**Exercise details**
Your answer must be every line of the data below that holds the string "else", copied exactly.

**Extracted material**
================================
===== src/rtl/iscas_stim_gen_if.sv =====
// Bench/control side of the ISCAS stimulus generator.
// Carries run control, CUT stimulus/response and the MISR signature.
interface iscas_stim_gen_if #(
  parameter int N_IN  = 33,
  parameter int N_OUT = 25
);
  logic             start;
  logic [1:0]       mode;
  logic [15:0]      pattern_count;
  logic [N_OUT-1:0] resp;
  logic [N_IN-1:0]  stim;
  logic             busy;
  logic             done;
  logic [N_OUT-1:0] signature;

  modport master (
    output start,
    output mode,
    output pattern_count,
    output resp,
    input  stim,
    input  busy,
    input  done,
    input  signature
  );

  modport slave (
    input  start,
    input  mode,
    input  pattern_count,
    input  resp,
    output stim,
    output busy,
    output done,
    output signature
  );
endinterface


===== src/rtl/iscas_stim_gen.sv =====
// Pattern generator (toggle/count/LFSR/hold) driving an ISCAS CUT,
// with a MISR folding the CUT response into a signature.
module iscas_stim_gen #(
  parameter int              N_IN      = 33,
  parameter int              N_OUT     = 25,
  parameter int              STEP_CYC  = 2,
  parameter int              CAP_LAT   = 1,
  parameter logic [N_IN-1:0] LFSR_SEED = N_IN'(1),
  parameter logic [N_IN-1:0] LFSR_TAPS = N_IN'(64'h1_0008_0000),
  parameter logic [N_OUT-1:0] MISR_TAPS = N_OUT'(64'h100_0007)
) (
  input logic clk,
  input logic reset,
  iscas_stim_gen_if.slave bus
);

  localparam int SW = (STEP_CYC > 1) ? $clog2(STEP_CYC) : 1;
  localparam int IW = $clog2(N_IN);

  localparam logic [1:0] M_TOG  = 2'd0;
  localparam logic [1:0] M_CNT  = 2'd1;
  localparam logic [1:0] M_LFSR = 2'd2;
  localparam logic [1:0] M_HOLD = 2'd3;

  typedef enum logic [1:0] {
    IDLE = 2'd0,
    RUN  = 2'd1,
    DONE = 2'd2
  } state_e;

  state_e state_q, state_d;

  logic [SW-1:0]    step_q, step_d;
  logic [15:0]      pat_q, pat_d;
  logic [15:0]      cnt_q, cnt_d;
  logic [1:0]       mode_q, mode_d;
  logic [IW-1:0]    idx_q, idx_d;
  logic [N_IN-1:0]  stim_q, stim_d;
  logic [N_OUT-1:0] sig_q, sig_d;

  logic             start_ok;
  logic             last_step;
  logic             last_pat;
  logic             cap_step;
  logic [N_IN-1:0]  pat0;
  logic [N_IN-1:0]  pat_nxt;
  logic [N_OUT-1:0] misr_nxt;

  assign start_ok  = bus.start && (state_q != RUN);
  assign last_step = (step_q == SW'(STEP_CYC - 1));
  assign last_pat  = (pat_q == cnt_q - 16'd1);
  assign cap_step  = (step_q == SW'(CAP_LAT));

  always_ff @(posedge clk) begin
    if (reset) begin
      state_q <= IDLE;
    end else begin
      state_q <= state_d;
    end
  end

  always_comb begin
    state_d = state_q;
    unique case (state_q)
      IDLE, DONE: begin
        if (bus.start) begin
          state_d = (bus.pattern_count != 16'd0) ? RUN : DONE;
        end
      end
      RUN: begin
        if (last_step && last_pat) begin
          state_d = DONE;
        end
      end
      default: state_d = IDLE;
    endcase
  end

  always_comb begin
    bus.busy = (state_q == RUN);
    bus.done = (state_q == DONE);
  end

  always_comb begin
    pat0 = '0;
    unique case (bus.mode)
      M_LFSR:  pat0 = LFSR_SEED;
      M_HOLD:  pat0 = stim_q;
      default: pat0 = '0;
    endcase
  end

  always_comb begin
    pat_nxt = stim_q;
    unique case (mode_q)
      M_TOG:   pat_nxt = stim_q ^ (N_IN'(1) << idx_q);
      M_CNT:   pat_nxt = stim_q + N_IN'(1);
      M_LFSR:  pat_nxt = {stim_q[N_IN-2:0], ^(stim_q & LFSR_TAPS)};
      default: pat_nxt = stim_q;
    endcase
  end

  assign misr_nxt = {sig_q[N_OUT-2:0], ^(sig_q & MISR_TAPS)} ^ bus.resp;

  always_comb begin
    step_d = step_q;
    pat_d  = pat_q;
    cnt_d  = cnt_q;
    mode_d = mode_q;
    idx_d  = idx_q;
    stim_d = stim_q;
    sig_d  = sig_q;
    if (start_ok) begin
      sig_d = '0;
      if (bus.pattern_count != 16'd0) begin
        mode_d = bus.mode;
        cnt_d  = bus.pattern_count;
        step_d = '0;
        pat_d  = '0;
        idx_d  = '0;
        stim_d = pat0;
      end
    end else if (state_q == RUN) begin
      if (cap_step) begin
        sig_d = misr_nxt;
      end
      if (!last_step) begin
        step_d = step_q + SW'(1);
      end else begin
        step_d = '0;
        // The final pattern stays on stim after the run ends.
        if (!last_pat) begin
          pat_d  = pat_q + 16'd1;
          stim_d = pat_nxt;
          if (mode_q == M_TOG) begin
            idx_d = (idx_q == IW'(N_IN - 1)) ? '0 : idx_q + IW'(1);
          end
        end
      end
    end
  end

  always_ff @(posedge clk) begin
    if (reset) begin
      step_q <= '0;
      pat_q  <= '0;
      cnt_q  <= '0;
      mode_q <= '0;
      idx_q  <= '0;
      stim_q <= '0;
      sig_q  <= '0;
    end else begin
      step_q <= step_d;
      pat_q  <= pat_d;
      cnt_q  <= cnt_d;
      mode_q <= mode_d;
      idx_q  <= idx_d;
      stim_q <= stim_d;
      sig_q  <= sig_d;
    end
  end

  assign bus.stim      = stim_q;
  assign bus.signature = sig_q;

endmodule

===== src/flat_wrapper.sv =====
// flat-port wrapper written by rule: the top's interface ports become plain ports
module iscas_stim_gen_flat 
#(
  parameter int              N_IN      = 33,
  parameter int              N_OUT     = 25,
  parameter int              STEP_CYC  = 2,
  parameter int              CAP_LAT   = 1,
  parameter logic [N_IN-1:0] LFSR_SEED = N_IN'(1),
  parameter logic [N_IN-1:0] LFSR_TAPS = N_IN'(64'h1_0008_0000),
  parameter logic [N_OUT-1:0] MISR_TAPS = N_OUT'(64'h100_0007)
)
  (clk, reset, bus_start, bus_mode, bus_pattern_count, bus_resp, bus_stim, bus_busy, bus_done, bus_signature);
  iscas_stim_gen_if #(.N_IN(N_IN), .N_OUT(N_OUT)) bus_i ();
  input logic clk;
  input logic reset;
  input wire logic [$bits(bus_i.start)-1:0] bus_start;
  input wire logic [$bits(bus_i.mode)-1:0] bus_mode;
  input wire logic [$bits(bus_i.pattern_count)-1:0] bus_pattern_count;
  input wire logic [$bits(bus_i.resp)-1:0] bus_resp;
  output wire logic [$bits(bus_i.stim)-1:0] bus_stim;
  output wire logic [$bits(bus_i.busy)-1:0] bus_busy;
  output wire logic [$bits(bus_i.done)-1:0] bus_done;
  output wire logic [$bits(bus_i.signature)-1:0] bus_signature;
  assign bus_i.start = bus_start;
  assign bus_i.mode = bus_mode;
  assign bus_i.pattern_count = bus_pattern_count;
  assign bus_i.resp = bus_resp;
  assign bus_stim = bus_i.stim;
  assign bus_busy = bus_i.busy;
  assign bus_done = bus_i.done;
  assign bus_signature = bus_i.signature;
  iscas_stim_gen #(.N_IN(N_IN), .N_OUT(N_OUT), .STEP_CYC(STEP_CYC), .CAP_LAT(CAP_LAT), .LFSR_SEED(LFSR_SEED), .LFSR_TAPS(LFSR_TAPS), .MISR_TAPS(MISR_TAPS)) u_core (.clk(clk), .reset(reset), .bus(bus_i));
endmodule

===== config.mk =====
export PLATFORM = sky130hd
export DESIGN_NAME = iscas_stim_gen_flat
export DESIGN_NICKNAME = d
export VERILOG_FILES = /design/src/rtl/iscas_stim_gen_if.sv /design/src/rtl/iscas_stim_gen.sv /design/src/flat_wrapper.sv
export SDC_FILE = /design/constraint.sdc
export NUM_CORES = 1
export LEC_CHECK = 0
export BUFFER_PORTS_ARGS = -buffer_cell sky130_fd_sc_hd__buf_2
export CORE_UTILIZATION = 45
export DETAILED_ROUTE_END_ITERATION = 7
export PLACE_DENSITY = 0.66
export RECOVER_POWER = 25
export SYNTH_ARGS = -nofsm -noshare
export SYNTH_HDL_FRONTEND = slang
export SYNTH_SLANG_ARGS = --single-unit

===== constraint.sdc =====
create_clock -name clk -period 3.1 [get_ports clk]
set_input_delay 0.155 -clock clk [delete_from_list [all_inputs] [get_ports clk]]
set_output_delay 0.155 -clock clk [all_outputs]
set_load 0.02 [all_outputs]

# Word-level counts from Yosys, hierarchy flattened
# Index checks and enable logic that the tools add are counted.
dict set report totals {
  ff_bits 101
  output_inout_bits 60
  wordCells 77
  input_bits 46
}
dict set report classes {
  n_mux 27
  n_reduce_logical 20
  addsub 5
  eq_ne 14
  n_bitwise 2
  shifts 1
}
# cell n
set op_table {}
lappend op_table {{$mux 33} 5}
lappend op_table {{$pmux 33 s3} 1}
lappend op_table {{$mux 16} 5}
lappend op_table {{$pmux 33 s2} 1}
lappend op_table {{$mux 6} 7}
lappend op_table {{$add 33x1->33 const B} 1}
lappend op_table {{$reduce_xor 33->1} 1}
lappend op_table {{$shl 1x6->33 const A} 1}
lappend op_table {{$xor 33x33->33} 1}
lappend op_table {{$reduce_xor 25->1} 1}
lappend op_table {{$xor 25x25->25} 1}
lappend op_table {{$add 16x1->16 const B} 1}
lappend op_table {{$eq 16x16->1} 1}
lappend op_table {{$reduce_bool 16->1} 1}
lappend op_table {{$sub 16x1->16 const B} 1}
lappend op_table {{$eq 2x2->1 const B} 4}
lappend op_table {{$reduce_and 2->1} 4}
lappend op_table {{$add 6x1->6 const B} 1}
lappend op_table {{$eq 6x6->1 const B} 1}
lappend op_table {{$mux 2} 3}
lappend op_table {{$ne 2x1->1 const B} 3}
lappend op_table {{$ne 2x2->1 const B} 3}
lappend op_table {{$reduce_and 6->1} 1}
lappend op_table {{$reduce_bool 2->1} 3}
lappend op_table {{other kinds (10)} 17}

# Logic depth before layout (Yosys ltp)
# Gate-level depths: netlist of the first run.
dict set report depth {
  word_depth 7
  ltp_mapped 14
  mapped_depth_nobuf 10
}

# Least setup slack after synthesis of the first run
# Ideal clock, no wire load.
dict set report synth_path {
  kind {reg-to-reg}
  from {register u_core.cnt_q[0]}
  to {register u_core.stim_q[26] (netlist: u_core.bus.stim[26])}
  stages_incl_launch_ff 14
  period_less_slack_ns 2.862
  setup_ns 0.119
  setup_slack_ns 0.238
  t_required_ns 2.981
  arrival_time_ns 2.743
  n_path_buf 3
  path_cell_list {dfxtp_1 -> clkbuf_1 -> inv_1 -> ha_1 -> buf_4 -> or4b_4 -> and4bb_1 -> xnor2_1 -> a2111oi_4 -> nand4b_4 -> nand2_1 -> buf_2 -> a21oi_1 -> o221a_2}
}
dict set report synth_via {
  elab_chain_len 4
}
# item line
set synth_lines {}
lappend synth_lines {{start: declaration} iscas_stim_gen.sv:35} ;# logic [15:0] cnt_q, cnt_d;
lappend synth_lines {{start signal: assignment} iscas_stim_gen.sv:155} ;# cnt_q <= cnt_d;
lappend synth_lines {{$sub 16x1->16} iscas_stim_gen.sv:51} ;# assign last_pat = (pat_q == cnt_q - 16'd1);
lappend synth_lines {{$eq 16x16->1} iscas_stim_gen.sv:51}
lappend synth_lines {{$ne 2x1->1 (no source line)} -}
lappend synth_lines {{$reduce_and 6->1 (no source line)} -}
lappend synth_lines {{end signal: assignment} iscas_stim_gen.sv:158} ;# stim_q <= stim_d;
lappend synth_lines {{end: declaration} iscas_stim_gen.sv:38} ;# logic [N_IN-1:0] stim_q, stim_d;
# No other way between the ends.
# A chain may end at the register's enable or synchronous reset.

# Worst setup path in the final report of the first run
dict set report layout_path {
  from {register u_core.cnt_q[1]}
  to {register u_core.stim_q[15] (netlist: u_core.bus.stim[15])}
}
# The elaborated chain is that of the path after synthesis.

==> results of run 1 <==
-- power by group through the flow --
stage / Clock, mW / Sequential (mW) / Combinational [mW]
floorplan: 0 / 1.44 / 0.449
global route: 1.23 / 1.41 / 0.735
detailed placement: 0 / 1.43 / 0.660
global placement: 0 / 1.43 / 0.654
finish: 1.17 / 1.41 / 0.671
CTS: 1.18 / 1.40 / 0.661
-- sequential cells by signal (all words and copies together), names as in the netlist --
signal / cells
u_core.state_q: 2
u_core.pat_q: 16
u_core.cnt_q: 16
u_core.mode_q: 2
u_core.idx_q: 6
u_core.cap_step: 1
u_core.bus.stim: 33
u_core.bus.signature: 25
-- layer usage --
metal | GRT usage (%) | up-vias
met5 | 0 | -
met4 | 7.02 | 0
met3 | 4.12 | 26
met2 | 38.6 | 276
met1 | 38.3 | 3285
li1 | - | 3464
-- worst max-delay path, stage by stage, from the launching register on --
cell and delay (ns):
dfxtp_1 0.37, inv_1 0.07, ha_1 0.14, or4b_4 0.47, and4bb_1 0.30, xnor2_1 0.10, a2111oi_4 0.39, nand4b_4 0.26
and2_4 0.29, nand2_1 0.11, buf_4 0.16, o221ai_1 0.11
-- cell type report --
type | count | area (µm²)
Clock buffer | 9 | 225
Clock inverter | 7 | 75.1
Fill cell | 1445 | 6860
Inverter | 27 | 101
Multi-Input combinational cell | 716 | 4340
Sequential cell | 101 | 2020
Tap cell | 184 | 230
Timing Repair Buffer | 135 | 727
-- per-stage QoR --
step | util (%) | total power [mW] | cells
2_1_floorplan | - | 1.89 | 915
5_1_grt | 53.0 | 3.38 | 1179
4_1_cts | 53.2 | 3.24 | 1178
3_3_place_gp | 51.2 | 2.09 | 1162
6_report | 53.0 | 3.24 | 1179
3_5_place_dp | 51.2 | 2.09 | 1162
-- synthesized netlist by cell type, types with 6 or more instances --
master    count  area share, %
nand3b_1      6           0.67
dfxtp_1     101             30
xor2_1       17            2.2
nor2_1       73            4.0
inv_1        25            1.4
clkbuf_1     59            3.3
o21ai_0      47            3.5
a211oi_1     26            2.9
or3_1         9           0.83
nand2_1     134            7.4
ha_1         12            2.2
nor2b_1       7           0.65
o22ai_1       8           0.74
nor4_1       16            1.5
xnor2_1      59            7.6
or4_1         8           0.89
nor3_1       30            2.2
nand4_1      17            1.6
o211ai_1     25            2.8
a21oi_1      66            4.9
and2_1        6           0.55
mux2i_1       6           0.89
nand3_1      47            3.5
a211oi_2      7            1.3
a31oi_1      15            1.4
-- kinds of logic (layout without fill, tap and decap cells) --
logic type / after synthesis / after routing / synth area share [%]
and+or+nand+nor: 378 / 379 / 27.1
AOI/OAI and AO/OA: 243 / 243 / 24.0
DFF: 101 / 101 / 29.9
buffers and inverters: 99 / 178 / 6.08
xor gates and xnor gates: 76 / 76 / 9.84
adders and majority gates: 12 / 12 / 2.22
muxes: 6 / 6 / 0.887
-- repair_timing --
| item | in CTS | in global routing |
|---|---|---|
| setup endpoints to repair | 0 | 13 |
| buffers inserted | 0 | 0 |
| hold buffers | 0 | 0 |
-- path summary, 6_finish.rpt --
| kind | from | to | slack [ns] | depth (start not counted) |
|---|---|---|---|---|
| hold / removal | bus_pattern_count[14] | u_core.cnt_q[14] | 0.02 | 3 |
| hold reg to reg | u_core.mode_q[1] | u_core.mode_q[1] | 0.48 | 2 |
| setup reg to reg | u_core.cnt_q[1] | u_core.bus.stim[15] | 0.19 | 11 |
| setup / recovery | u_core.cnt_q[1] | u_core.bus.stim[15] | 0.19 | 11 |
==> results_dict.tcl, run 1 <==
set metrics [dict create \
    synth_fp_nets 973 \
    yosys_warnings 0 \
    end_kind "flip-flop" \
    start_util_pct 46.4 \
    gr-total-overflow 0 \
    clkTransAtPathRegs_ns 0.08 \
    num_antenna_cells 0 \
    totalWireLength_um 20100 \
    swShare_pct 33.4 \
    min-delay-path-class "input pin to flip-flop" \
    start_kind "flip-flop" \
    maxSlewViolCount 0 \
    vdd_drop_max_uv 277 \
    clock_latency_ns 0.37 \
    p_int_mw 2.16 \
    avgSynthCellArea_um2 7.40 \
    crit_arrival_ns 3.15 \
    synth-seq-cells 101 \
    io_buffers 105 \
    p_comb_share_pct 20.7 \
    setup_ws_ns 0.193 \
    final_common_cell "nand2_1" \
    placed_cell_area_um2 7470 \
    synth_area_um2 6770 \
    tritoncts "done" \
    wl_met3_um 1520 \
    slew_headroom_pct 49.3 \
    area_delta_synth_final_pct 14.1 \
    rsz0062_at_grt "false" \
    pwr-share-seq_pct 43.3 \
    worstPathRequired_ns 3.34 \
    max_freq_mhz 344 \
    core_um2 14600 \
    clockBufferDepth 2 \
    final_area_um2 7720 \
    final_cell_mix "nand2_1 (134), dfxtp_1 (101), nor2_1 (73)" \
    first_pass_iters 6 \
    cts_sinks 101 \
    async_flop_share_pct 0 \
    path_max_fanout 15 \
    gp_congestion 0.836 \
    grt_pass1_wl_um 33200 \
    setup_tns_ns 0 \
    clock_power_share_pct 36.0 \
    crit_type "flip-flop to flip-flop" \
    first_iter_violations 706 \
    wire_per_inst_um 17.0 \
    synth_edf_count 0 \
    vias 7051 \
    outcome "complete, no violations" \
    drt-met1-wl_um 9650 \
    seq_area_frac_synth_pct 29.9 \
    tightest_slew_ns 0.761 \
    leakagePower_nw 2.60 \
    grt_max_degree 49 \
    skew_ns 0.0106 \
    ys.flop_type "dfxtp_1" \
    cts_resized 0 \
    grtUsageTotal_pct 25.9 \
    netlist_instances 915 \
    first_global_vias 6355 \
    hpwlAfterDp_um 13900 \
    power_density_nw_per_um2 420 \
    synth_cell_type_count 65 \
    drive_above_1_share_pct 13.4 \
    dr_wl_met2_um 8680 \
    die_y_um 125 \
    setup_viol 0 \
    drcViolationCount 0 \
    die_x_um 125 \
    num_io_pins 106 \
    numCtsBuffers 9 \
    finalCritPeriodShare_pct 93.8 \
    vias_per_cell 5.98 \
    rows 44 \
    p_switching_mw 1.08 \
    hold_viol 0 \
    root_buffer "clkbuf_16" \
    fin_hold_ws_ns 0.0239 \
    cap_violations 0 \
    htreeDepth 3 \
    dr.max_layer_used "met4" \
    nets 1048 \
    ant_nets 0 \
    antenna_found_initial 0 \
    fin_crit_ns 2.91 \
    dp_slack_ns 0.171 \
    die_area_um2 15500 \
]
No activity file was read; power rests on OpenSTA's default activity.
==> inputs of run 2 (changes only) <==
ABC_AREA = 1   (was not set)
CTS_BUF_LIST = sky130_fd_sc_hd__clkbuf_8   (was not set)
PLACE_DENSITY = not set   (was 0.66)
==> results_dict.tcl, run 2 <==
set metrics [dict create \
    vias_per_cell 5.46 \
    rows 47 \
    stdcell_count 1612 \
    die_x_um 133 \
    yosys_warnings 0 \
    clkTransAtPathRegs_ns 0.11 \
    finalCritPeriodShare_pct 86.6 \
    end_kind "flip-flop" \
    synth_fp_nets 1362 \
    io_buffers 105 \
    first_pass_iters 5 \
    hpwlAfterDp_um 19100 \
    final_common_cell "nand2_1" \
    grt_max_degree 45 \
    swShare_pct 39.2 \
    crit_chain "inv_1 -> ha_1 -> nand2_1 -> nor2_2 -> nand3_1 -> nand2_1 -> nand2_1 -> nand2_1 -> inv_1 -> nand3_1 -> nor2_2 -> nand3_4 -> nand3_4 -> nor2_4 -> nand2_1 -> nand2_1" \
    p_comb_share_pct 28.8 \
    worstPathRequired_ns 3.46 \
    drive_above_1_share_pct 9.55 \
    root_buffer "clkbuf_8" \
    holdPathStages 3 \
    leakagePower_nw 3.70 \
    wire_per_inst_um 16.6 \
    p_int_mw 2.18 \
    cts_sinks 101 \
    clock_power_share_pct 29.8 \
    worstHoldStart "bus_pattern_count[11]" \
    rr_startpoint "u_core.cnt_q[0]" \
    hold_viol 0 \
    num_antenna_cells 0 \
    numCtsBuffers 9 \
    tritoncts "done" \
    tightest_slew_ns 0.789 \
    totalWireLength_um 26700 \
    antenna_found_initial 0 \
    first_global_vias 7892 \
    ys.flop_type "dfxtp_1" \
    final_cell_mix "nand2_1 (365), nor2_1 (157), inv_1 (128)" \
    async_flop_share_pct 0 \
    slowest_delay_ns 0.50 \
    cts_resized 0 \
    final_area_um2 8620 \
    clockBufferDepth 2 \
    p_switching_mw 1.41 \
    maxSlewViolCount 0 \
    slew_headroom_pct 47.0 \
    first_iter_violations 899 \
    start_kind "flip-flop" \
    path_max_fanout 35 \
    max_freq_mhz 373 \
    rsz0062_at_grt "false" \
    avgSynthCellArea_um2 5.90 \
    core_um2 16600 \
    ant_nets 0 \
    area_delta_synth_final_pct 12.2 \
    grtUsageTotal_pct 30.6 \
    finalPower_mw 3.59 \
    synth-seq-cells 101 \
    cpMaxStageDelayCell "nor2_4" \
    pwr-share-seq_pct 41.4 \
    dp.cells 1595 \
    path_common_cell "nand2_1" \
    critPathBufInv 2 \
    hold_end "u_core.cnt_q[11]" \
    crit_arrival_ns 3.04 \
    fin_crit_ns 2.68 \
    critPathTopFamily "simple AND/OR/NAND/NOR gates" \
    vias 8805 \
    die_area_um2 17600 \
    nets 1445 \
    regToRegSetupSlack_ns 0.42 \
    vdd_drop_max_uv 312 \
    num_io_pins 106 \
    die_y_um 133 \
    largest_register_ffs 33 \
    grt_pass1_wl_um 42600 \
    placed_cell_area_um2 8410 \
    start_util_pct 46.2 \
    synth_cell_type_count 39 \
    synth_commonest_cells "nand2_1 (365), nor2_1 (159), inv_1 (128)" \
    gp_congestion 0.962 \
    synthTopCellsByArea "dfxtp_1 (26%), nand2_1 (18%), nand3_1 (8.0%)" \
    min-delay-path-class "input pin to flip-flop" \
    htreeDepth 3 \
    synth_edf_count 0 \
    crit_type "flip-flop to flip-flop" \
    seq_area_frac_synth_pct 26.3 \
    reg2reg_to "u_core.bus.stim[14]" \
    netlist_instances 1304 \
    cap_violations 0 \
    power_density_nw_per_um2 417 \
    setup_viol 0 \
    skew_ns 0.0130 \
    outcome "complete, no violations" \
    gr-total-overflow 0 \
    clock_latency_ns 0.41 \
    r2r_cells 16 \
    yosysTopAreaCellShare_pct 26.3 \
    synth_top_area_cell "dfxtp_1" \
    drcViolationCount 0 \
    synth_area_um2 7690 \
    synth_most_common_cell "nand2_1" \
    setup_tns_ns 0 \
]
## run 2: cell types whose count changed in the layout (fill, tap and decap cells not counted), moves of 18 or more
cell,change
o211ai_1,-20
nand4_1,+18
xnor2_1,-53
a21oi_1,+36
nand2_1,+231
nand3_1,+76
inv_1,+103
nor2_1,+84
a211oi_1,-24
xor2_1,+34
## run 2: cell families (layout without fill, tap and decap cells)
family | Yosys count | after routing | synth area share (%)
adders and majority gates | 12 | 12 | 1.95
DFF | 101 | 101 | 26.3
and+or+nand+nor | 744 | 744 | 41.6
xor gates and xnor gates | 57 | 57 | 6.49
buffers and inverters | 195 | 283 | 10.1
AOI/OAI and AO/OA | 195 | 195 | 13.6
## run 2: power groups by stage
stage	clock (mW)	sequential (mW)	combinational, mW
detailed placement	0	1.51	1.02
floorplan	0	1.52	0.710
CTS	1.10	1.48	1.02
global placement	0	1.51	1.02
finish	1.07	1.49	1.03
global route	1.15	1.50	1.15
## run 2: metal layers
layer	GRT usage, %	wire length, µm	vias up	part of all wire (%)
li1	-	-	4409	-
met1	45.4	12600	3946	47
met2	44.1	11000	416	41
met3	6.40	2660	34	10
met4	8.24	409	0	1.5
met5	0	0	-	0
## run 2: worst max-delay path by stage
| stage | to | startpoint | cells after the start | slack, ns |
|---|---|---|---|---|
| finish | u_core.bus.stim[14] | u_core.cnt_q[0] | 16 | 0.42 |
| global route | u_core.bus.stim[0] | u_core.cnt_q[0] | 16 | 0.08 |
| CTS | u_core.bus.stim[14] | u_core.cnt_q[0] | 16 | 0.41 |
| detailed placement | u_core.bus.stim[14] | u_core.cnt_q[0] | 16 | 0.44 |
| global placement | u_core.bus.stim[0] | u_core.cnt_q[0] | 16 | 0.54 |
| floorplan | u_core.bus.stim[12] | u_core.cnt_q[0] | 16 | 1.03 |
## run 2: layout make-up
| type | count | area (µm²) |
|---|---|---|
| Clock buffer | 9 | 124 |
| Clock inverter | 7 | 129 |
| Fill cell | 1818 | 8020 |
| Inverter | 138 | 518 |
| Multi-Input combinational cell | 1008 | 4900 |
| Sequential cell | 101 | 2020 |
| Tap cell | 220 | 275 |
| Timing Repair Buffer | 129 | 658 |
## run 2: tightest hold or removal path, delay by kind of cell
kind                   cells  cell delay [ns]
buffers and inverters      1             0.09
AND/OR/NAND/NOR            1             0.07
AO/OA/AOI/OAI              1             0.07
================================
**Task response**
    end else begin
    end else if (state_q == RUN) begin
      end else begin
    end else begin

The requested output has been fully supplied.